Activity:
Return all lines in the data where the string "Most" can be found.

Collected data:
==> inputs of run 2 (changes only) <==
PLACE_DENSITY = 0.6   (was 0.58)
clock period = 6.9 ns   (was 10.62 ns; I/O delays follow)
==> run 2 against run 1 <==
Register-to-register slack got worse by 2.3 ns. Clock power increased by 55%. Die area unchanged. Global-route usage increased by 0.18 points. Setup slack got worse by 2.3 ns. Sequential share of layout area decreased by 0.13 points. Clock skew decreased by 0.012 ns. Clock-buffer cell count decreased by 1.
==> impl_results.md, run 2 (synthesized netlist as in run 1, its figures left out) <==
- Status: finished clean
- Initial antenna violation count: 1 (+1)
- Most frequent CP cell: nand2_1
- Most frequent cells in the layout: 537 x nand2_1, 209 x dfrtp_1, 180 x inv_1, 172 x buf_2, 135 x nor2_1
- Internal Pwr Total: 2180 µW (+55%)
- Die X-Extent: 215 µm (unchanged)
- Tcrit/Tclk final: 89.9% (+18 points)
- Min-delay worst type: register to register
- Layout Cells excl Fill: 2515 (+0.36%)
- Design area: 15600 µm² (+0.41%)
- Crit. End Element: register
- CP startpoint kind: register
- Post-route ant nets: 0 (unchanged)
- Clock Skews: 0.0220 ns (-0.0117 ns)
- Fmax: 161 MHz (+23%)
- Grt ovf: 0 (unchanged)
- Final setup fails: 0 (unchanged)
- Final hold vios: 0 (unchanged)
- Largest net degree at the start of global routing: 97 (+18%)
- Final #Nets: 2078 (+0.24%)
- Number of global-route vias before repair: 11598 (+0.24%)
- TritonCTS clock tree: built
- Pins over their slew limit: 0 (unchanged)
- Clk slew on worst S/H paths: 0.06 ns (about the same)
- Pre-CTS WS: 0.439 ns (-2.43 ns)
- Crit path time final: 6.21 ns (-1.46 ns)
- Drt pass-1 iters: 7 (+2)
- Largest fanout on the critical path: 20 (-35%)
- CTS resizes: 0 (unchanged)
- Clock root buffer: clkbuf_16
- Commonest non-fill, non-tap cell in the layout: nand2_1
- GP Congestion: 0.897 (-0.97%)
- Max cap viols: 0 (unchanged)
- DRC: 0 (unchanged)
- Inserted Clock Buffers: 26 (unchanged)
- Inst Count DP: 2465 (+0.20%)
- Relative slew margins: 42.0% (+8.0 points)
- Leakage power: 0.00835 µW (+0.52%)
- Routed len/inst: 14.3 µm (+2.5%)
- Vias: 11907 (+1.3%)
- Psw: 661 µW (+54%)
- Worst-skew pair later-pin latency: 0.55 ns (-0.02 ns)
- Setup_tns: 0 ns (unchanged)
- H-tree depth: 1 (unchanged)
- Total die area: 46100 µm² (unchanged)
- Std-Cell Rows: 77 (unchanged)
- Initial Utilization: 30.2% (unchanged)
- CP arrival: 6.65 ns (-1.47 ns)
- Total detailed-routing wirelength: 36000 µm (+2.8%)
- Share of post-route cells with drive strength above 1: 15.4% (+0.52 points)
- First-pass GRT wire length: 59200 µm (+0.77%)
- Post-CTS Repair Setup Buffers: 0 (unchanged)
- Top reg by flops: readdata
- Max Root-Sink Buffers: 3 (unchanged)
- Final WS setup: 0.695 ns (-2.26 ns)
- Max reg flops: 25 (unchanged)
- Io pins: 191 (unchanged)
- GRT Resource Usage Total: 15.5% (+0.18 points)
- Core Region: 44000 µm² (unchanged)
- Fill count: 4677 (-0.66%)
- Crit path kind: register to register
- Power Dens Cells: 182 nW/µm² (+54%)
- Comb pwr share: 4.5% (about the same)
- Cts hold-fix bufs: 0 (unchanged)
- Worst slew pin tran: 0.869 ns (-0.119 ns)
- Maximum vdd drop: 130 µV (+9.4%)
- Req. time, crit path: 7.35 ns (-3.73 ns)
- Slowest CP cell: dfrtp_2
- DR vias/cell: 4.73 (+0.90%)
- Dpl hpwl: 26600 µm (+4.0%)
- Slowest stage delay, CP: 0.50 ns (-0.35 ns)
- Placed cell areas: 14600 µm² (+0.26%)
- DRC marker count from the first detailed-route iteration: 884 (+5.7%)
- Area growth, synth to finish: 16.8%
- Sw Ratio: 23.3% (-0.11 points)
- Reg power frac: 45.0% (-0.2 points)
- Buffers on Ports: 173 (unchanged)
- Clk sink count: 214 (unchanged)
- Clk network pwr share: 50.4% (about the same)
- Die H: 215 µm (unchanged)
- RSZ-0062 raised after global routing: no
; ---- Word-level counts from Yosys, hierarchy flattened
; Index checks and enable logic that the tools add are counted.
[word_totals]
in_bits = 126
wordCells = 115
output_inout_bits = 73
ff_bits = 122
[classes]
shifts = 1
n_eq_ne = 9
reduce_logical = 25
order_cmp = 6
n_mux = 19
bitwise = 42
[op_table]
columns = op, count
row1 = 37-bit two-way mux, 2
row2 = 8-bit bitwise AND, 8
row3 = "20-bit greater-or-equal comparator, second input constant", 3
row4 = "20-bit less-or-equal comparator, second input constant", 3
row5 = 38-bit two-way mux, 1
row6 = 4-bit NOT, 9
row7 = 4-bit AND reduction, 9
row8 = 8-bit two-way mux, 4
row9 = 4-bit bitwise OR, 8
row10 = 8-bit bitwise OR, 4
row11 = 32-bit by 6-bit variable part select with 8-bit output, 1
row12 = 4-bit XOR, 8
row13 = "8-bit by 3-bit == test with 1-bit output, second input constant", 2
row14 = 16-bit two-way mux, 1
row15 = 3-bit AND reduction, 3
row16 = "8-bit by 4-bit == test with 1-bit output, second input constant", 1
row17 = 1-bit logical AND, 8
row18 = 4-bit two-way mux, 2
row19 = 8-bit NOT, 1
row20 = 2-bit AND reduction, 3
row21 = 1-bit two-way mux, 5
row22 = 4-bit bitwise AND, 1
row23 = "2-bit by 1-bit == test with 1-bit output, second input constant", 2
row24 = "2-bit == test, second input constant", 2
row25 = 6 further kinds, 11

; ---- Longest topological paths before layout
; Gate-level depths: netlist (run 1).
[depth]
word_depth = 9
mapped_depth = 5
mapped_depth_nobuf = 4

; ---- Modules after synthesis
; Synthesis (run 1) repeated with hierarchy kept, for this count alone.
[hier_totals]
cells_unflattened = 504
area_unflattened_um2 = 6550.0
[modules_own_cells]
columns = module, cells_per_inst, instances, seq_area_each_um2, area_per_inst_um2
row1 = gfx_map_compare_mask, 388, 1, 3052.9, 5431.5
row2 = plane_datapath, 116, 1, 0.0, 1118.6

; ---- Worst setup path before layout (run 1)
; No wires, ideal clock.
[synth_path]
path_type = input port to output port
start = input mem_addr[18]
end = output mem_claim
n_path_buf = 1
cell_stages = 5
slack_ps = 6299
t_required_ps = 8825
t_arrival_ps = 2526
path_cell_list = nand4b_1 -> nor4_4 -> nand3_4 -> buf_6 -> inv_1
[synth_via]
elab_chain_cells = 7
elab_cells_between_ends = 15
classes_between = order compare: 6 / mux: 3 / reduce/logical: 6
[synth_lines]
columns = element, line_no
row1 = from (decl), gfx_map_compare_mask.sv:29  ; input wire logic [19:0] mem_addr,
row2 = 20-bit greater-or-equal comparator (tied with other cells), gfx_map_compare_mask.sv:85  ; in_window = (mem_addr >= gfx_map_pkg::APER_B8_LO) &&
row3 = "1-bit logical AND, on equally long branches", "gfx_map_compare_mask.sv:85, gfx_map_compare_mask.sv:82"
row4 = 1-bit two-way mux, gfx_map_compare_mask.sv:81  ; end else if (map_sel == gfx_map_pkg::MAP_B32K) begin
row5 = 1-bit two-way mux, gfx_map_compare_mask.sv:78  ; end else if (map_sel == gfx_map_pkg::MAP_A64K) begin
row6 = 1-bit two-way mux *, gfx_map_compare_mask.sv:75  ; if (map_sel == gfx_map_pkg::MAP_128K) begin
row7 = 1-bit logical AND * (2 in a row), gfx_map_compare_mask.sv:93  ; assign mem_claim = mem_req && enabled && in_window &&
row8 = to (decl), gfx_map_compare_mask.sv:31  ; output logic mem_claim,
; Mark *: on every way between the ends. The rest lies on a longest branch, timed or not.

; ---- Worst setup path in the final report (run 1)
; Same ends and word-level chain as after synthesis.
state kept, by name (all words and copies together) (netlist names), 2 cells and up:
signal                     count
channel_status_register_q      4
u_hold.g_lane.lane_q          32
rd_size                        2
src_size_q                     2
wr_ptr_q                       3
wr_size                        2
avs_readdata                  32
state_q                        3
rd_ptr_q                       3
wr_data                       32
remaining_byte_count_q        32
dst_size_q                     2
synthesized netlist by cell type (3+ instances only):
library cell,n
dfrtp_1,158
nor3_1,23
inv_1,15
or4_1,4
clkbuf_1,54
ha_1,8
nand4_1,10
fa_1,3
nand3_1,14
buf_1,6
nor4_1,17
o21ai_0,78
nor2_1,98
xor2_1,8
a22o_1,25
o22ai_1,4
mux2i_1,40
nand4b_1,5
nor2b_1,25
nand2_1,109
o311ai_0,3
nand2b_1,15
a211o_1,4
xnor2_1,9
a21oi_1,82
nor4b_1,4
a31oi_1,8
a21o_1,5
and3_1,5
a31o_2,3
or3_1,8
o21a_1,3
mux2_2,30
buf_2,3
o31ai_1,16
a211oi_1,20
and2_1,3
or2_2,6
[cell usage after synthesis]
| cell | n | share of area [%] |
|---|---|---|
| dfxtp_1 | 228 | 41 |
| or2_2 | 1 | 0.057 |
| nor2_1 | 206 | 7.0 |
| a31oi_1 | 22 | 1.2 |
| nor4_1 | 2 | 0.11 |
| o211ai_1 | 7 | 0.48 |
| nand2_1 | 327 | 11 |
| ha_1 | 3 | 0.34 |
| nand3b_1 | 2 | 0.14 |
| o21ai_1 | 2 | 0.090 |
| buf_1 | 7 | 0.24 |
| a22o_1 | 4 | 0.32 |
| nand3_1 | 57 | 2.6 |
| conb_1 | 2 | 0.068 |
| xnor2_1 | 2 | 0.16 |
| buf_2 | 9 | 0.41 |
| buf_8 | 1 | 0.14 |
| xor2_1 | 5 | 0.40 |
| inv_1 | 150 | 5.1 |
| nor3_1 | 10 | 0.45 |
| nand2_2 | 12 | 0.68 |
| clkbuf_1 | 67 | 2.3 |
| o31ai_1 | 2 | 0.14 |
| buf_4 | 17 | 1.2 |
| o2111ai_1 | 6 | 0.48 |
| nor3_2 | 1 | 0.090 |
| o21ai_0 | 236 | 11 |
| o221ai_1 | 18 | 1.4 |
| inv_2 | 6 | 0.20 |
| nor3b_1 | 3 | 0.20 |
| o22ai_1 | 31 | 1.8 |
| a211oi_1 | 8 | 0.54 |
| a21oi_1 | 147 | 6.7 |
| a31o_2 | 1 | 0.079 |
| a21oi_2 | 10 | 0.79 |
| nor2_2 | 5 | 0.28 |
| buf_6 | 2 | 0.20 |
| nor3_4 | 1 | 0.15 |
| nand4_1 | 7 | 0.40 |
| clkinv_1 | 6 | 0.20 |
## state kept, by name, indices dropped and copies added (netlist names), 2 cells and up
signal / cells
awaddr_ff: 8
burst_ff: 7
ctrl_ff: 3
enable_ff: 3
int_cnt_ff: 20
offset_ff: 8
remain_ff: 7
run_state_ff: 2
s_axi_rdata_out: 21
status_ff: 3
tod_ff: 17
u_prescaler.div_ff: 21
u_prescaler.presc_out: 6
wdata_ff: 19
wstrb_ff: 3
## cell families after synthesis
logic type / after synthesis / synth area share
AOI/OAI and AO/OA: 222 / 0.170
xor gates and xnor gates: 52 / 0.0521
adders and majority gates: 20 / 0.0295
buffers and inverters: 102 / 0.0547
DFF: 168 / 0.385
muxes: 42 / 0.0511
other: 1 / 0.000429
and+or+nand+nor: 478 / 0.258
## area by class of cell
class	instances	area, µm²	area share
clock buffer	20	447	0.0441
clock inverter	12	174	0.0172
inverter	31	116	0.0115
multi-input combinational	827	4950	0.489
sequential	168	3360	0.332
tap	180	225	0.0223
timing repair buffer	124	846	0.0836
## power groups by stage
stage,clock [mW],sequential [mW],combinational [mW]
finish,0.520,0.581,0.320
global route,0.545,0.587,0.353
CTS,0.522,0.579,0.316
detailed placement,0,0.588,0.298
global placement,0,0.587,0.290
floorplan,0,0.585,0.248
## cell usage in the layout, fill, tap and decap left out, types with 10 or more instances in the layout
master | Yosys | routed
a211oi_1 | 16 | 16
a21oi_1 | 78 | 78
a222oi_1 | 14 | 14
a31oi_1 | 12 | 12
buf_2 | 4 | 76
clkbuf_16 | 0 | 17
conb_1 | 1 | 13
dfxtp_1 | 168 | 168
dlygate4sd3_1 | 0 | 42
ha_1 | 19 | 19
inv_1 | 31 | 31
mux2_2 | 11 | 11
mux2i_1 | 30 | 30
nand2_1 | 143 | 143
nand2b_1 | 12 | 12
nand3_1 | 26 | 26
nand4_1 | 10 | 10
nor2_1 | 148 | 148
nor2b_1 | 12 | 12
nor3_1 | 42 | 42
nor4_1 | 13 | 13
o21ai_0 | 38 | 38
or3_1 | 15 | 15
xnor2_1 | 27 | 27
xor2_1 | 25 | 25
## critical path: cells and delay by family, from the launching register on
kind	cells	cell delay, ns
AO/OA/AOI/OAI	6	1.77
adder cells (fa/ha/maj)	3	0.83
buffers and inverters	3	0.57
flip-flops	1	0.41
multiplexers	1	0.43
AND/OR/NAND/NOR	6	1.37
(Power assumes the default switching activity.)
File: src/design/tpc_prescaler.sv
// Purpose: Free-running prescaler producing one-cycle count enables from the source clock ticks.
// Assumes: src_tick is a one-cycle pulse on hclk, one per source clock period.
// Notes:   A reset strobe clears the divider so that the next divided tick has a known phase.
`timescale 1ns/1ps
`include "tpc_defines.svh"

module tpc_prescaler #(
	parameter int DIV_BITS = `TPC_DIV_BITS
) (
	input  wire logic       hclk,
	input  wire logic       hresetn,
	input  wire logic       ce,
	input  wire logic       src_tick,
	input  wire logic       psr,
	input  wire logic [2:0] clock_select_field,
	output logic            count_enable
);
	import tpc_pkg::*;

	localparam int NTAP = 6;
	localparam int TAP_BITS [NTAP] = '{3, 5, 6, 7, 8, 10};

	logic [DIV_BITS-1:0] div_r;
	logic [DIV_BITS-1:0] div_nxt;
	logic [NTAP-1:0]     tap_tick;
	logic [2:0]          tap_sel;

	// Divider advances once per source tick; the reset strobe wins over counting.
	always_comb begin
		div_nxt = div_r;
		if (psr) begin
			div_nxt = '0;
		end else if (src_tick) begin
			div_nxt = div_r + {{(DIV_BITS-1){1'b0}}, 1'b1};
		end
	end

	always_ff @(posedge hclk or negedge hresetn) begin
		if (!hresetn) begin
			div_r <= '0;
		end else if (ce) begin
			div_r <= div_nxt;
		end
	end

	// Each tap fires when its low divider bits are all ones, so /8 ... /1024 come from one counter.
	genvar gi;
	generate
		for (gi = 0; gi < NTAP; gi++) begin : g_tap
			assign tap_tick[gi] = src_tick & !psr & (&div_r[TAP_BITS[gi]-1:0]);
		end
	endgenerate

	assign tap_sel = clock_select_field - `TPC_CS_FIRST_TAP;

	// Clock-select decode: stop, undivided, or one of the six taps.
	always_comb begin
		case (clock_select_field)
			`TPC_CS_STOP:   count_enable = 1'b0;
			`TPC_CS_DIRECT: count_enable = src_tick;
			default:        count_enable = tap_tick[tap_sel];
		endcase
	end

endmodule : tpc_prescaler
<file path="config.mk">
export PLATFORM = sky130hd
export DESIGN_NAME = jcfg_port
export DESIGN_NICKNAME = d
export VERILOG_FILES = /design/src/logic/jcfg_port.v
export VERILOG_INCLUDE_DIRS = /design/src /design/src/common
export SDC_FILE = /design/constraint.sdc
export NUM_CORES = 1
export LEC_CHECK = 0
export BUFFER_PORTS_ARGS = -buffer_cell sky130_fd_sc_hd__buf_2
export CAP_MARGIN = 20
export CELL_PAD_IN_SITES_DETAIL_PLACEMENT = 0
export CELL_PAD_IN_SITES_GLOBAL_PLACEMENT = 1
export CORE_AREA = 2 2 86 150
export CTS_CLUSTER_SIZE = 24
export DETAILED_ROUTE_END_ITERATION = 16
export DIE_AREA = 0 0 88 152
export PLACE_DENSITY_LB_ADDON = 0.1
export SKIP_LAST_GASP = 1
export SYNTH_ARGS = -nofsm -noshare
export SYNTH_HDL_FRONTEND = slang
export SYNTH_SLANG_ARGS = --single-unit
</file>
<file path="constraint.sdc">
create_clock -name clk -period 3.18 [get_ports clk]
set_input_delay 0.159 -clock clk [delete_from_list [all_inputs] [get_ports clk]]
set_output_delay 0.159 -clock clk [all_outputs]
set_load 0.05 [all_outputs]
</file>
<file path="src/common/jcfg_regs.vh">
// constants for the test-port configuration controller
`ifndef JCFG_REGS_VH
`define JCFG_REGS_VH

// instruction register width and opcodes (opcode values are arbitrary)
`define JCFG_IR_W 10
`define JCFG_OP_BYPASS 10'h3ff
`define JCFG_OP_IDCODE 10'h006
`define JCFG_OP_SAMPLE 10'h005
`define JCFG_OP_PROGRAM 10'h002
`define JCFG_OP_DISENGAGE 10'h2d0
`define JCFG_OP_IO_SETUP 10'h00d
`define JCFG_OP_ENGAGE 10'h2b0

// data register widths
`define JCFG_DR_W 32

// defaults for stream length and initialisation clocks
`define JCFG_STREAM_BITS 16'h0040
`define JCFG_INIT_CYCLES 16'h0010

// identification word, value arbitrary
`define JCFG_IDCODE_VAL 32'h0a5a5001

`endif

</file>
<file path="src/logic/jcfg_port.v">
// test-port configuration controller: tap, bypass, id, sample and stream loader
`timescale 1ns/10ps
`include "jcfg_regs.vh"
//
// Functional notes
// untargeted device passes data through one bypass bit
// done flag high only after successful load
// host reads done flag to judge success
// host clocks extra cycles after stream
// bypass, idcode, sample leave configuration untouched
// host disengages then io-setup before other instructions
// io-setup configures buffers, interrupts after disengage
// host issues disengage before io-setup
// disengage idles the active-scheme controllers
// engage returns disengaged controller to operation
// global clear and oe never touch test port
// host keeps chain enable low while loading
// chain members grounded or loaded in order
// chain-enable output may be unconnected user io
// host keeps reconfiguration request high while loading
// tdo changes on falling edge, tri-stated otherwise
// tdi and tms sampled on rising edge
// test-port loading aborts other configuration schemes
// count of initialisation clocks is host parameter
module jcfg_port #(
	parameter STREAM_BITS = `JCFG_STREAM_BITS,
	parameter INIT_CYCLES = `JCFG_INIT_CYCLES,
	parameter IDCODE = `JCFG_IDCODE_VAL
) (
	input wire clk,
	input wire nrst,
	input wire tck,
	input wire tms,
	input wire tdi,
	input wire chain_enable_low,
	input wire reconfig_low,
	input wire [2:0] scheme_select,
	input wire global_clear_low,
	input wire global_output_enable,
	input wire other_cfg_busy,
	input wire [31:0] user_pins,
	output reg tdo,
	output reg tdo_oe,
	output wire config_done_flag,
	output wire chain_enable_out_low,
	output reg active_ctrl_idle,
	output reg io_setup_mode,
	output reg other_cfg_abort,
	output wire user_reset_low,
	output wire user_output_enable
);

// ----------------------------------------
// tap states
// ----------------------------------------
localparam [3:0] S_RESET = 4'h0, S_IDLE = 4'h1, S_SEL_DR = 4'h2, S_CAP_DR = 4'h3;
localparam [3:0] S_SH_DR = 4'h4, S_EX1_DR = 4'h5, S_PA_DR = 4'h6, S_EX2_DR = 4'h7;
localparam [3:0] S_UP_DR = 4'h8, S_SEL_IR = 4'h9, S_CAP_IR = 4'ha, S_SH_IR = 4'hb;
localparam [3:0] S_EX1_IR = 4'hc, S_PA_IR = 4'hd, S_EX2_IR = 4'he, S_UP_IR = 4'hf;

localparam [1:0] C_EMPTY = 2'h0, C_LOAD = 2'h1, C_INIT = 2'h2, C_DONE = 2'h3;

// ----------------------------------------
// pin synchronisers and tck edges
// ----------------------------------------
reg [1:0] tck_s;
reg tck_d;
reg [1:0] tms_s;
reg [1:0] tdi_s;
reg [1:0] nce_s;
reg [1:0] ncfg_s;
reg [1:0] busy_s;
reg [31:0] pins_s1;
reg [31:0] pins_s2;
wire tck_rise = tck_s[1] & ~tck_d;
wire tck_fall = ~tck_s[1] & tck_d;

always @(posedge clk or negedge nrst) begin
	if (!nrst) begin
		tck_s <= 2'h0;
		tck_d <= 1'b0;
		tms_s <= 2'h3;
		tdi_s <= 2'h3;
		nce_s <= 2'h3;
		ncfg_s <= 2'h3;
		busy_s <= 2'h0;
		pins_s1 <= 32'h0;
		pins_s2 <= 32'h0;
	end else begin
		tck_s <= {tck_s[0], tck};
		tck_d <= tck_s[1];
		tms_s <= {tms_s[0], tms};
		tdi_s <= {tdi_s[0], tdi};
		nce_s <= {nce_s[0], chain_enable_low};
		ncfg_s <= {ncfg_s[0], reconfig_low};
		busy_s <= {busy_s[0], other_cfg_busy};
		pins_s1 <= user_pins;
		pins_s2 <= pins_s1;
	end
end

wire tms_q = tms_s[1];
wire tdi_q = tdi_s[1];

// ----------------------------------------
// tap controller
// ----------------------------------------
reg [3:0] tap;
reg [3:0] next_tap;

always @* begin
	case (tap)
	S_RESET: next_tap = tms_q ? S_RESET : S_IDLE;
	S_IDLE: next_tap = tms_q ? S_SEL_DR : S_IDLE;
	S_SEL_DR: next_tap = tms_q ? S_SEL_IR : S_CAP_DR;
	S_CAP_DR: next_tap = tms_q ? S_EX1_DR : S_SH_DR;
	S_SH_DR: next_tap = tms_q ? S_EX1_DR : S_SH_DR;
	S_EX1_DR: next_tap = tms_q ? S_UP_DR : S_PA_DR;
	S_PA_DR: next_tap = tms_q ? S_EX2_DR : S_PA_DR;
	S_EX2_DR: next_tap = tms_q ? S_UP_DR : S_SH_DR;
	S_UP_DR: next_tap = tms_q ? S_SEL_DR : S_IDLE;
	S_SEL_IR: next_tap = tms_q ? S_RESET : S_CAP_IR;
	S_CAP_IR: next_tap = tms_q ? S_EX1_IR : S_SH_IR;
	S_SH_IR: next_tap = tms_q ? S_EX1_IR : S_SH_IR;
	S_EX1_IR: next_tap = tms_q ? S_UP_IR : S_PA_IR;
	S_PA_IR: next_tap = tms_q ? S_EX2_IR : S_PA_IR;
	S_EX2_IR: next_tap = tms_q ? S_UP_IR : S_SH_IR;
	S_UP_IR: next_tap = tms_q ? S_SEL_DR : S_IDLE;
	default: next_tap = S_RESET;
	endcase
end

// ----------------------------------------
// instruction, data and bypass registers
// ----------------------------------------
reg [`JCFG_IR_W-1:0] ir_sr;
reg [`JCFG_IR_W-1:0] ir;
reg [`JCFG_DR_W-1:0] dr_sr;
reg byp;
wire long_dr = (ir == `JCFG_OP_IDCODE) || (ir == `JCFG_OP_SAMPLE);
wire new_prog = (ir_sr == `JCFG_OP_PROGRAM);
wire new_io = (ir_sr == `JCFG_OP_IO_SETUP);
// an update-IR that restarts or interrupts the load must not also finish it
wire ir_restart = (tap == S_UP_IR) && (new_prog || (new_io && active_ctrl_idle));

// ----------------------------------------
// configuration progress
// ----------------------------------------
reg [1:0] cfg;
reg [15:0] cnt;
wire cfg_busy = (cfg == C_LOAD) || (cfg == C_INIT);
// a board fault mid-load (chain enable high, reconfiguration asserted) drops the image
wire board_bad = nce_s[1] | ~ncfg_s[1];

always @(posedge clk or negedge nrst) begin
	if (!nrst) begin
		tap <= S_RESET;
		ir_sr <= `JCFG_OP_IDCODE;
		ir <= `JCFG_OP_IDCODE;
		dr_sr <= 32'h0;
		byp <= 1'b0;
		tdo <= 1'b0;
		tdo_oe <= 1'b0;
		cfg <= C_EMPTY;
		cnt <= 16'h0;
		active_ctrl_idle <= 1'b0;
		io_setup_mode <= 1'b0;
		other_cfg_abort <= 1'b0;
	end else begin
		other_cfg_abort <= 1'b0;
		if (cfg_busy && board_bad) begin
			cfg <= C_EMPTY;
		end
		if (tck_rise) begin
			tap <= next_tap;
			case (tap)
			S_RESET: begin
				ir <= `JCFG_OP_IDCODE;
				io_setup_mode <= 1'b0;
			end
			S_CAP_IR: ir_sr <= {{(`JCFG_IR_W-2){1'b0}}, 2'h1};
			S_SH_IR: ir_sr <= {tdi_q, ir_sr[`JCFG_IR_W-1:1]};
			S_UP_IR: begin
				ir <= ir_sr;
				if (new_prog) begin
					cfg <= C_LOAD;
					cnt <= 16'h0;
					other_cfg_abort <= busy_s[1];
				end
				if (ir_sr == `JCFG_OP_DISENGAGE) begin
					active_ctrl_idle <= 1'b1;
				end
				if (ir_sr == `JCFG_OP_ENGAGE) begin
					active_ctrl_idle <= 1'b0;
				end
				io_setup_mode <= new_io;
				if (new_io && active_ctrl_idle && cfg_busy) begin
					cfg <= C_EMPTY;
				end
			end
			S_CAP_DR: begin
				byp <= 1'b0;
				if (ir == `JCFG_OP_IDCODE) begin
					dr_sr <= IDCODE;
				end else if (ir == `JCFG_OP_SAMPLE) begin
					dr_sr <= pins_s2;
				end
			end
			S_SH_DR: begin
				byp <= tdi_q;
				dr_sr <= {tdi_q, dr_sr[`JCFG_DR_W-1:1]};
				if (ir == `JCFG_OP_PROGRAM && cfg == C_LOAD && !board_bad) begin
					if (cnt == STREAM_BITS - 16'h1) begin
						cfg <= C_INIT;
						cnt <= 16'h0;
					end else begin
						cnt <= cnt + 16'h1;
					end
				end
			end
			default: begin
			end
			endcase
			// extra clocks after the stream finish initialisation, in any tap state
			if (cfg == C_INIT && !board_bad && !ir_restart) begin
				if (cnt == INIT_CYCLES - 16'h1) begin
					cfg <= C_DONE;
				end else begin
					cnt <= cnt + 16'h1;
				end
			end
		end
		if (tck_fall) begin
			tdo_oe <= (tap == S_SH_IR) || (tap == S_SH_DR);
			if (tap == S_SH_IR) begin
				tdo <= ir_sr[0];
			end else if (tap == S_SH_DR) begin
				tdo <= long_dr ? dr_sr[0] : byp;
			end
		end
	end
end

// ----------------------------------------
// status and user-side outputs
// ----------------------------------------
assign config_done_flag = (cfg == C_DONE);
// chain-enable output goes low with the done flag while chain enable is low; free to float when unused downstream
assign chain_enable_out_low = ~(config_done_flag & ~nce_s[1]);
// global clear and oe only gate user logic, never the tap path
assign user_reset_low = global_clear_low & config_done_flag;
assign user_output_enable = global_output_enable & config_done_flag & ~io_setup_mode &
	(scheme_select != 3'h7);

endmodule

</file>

Task answer:
- Most frequent CP cell: nand2_1
- Most frequent cells in the layout: 537 x nand2_1, 209 x dfrtp_1, 180 x inv_1, 172 x buf_2, 135 x nor2_1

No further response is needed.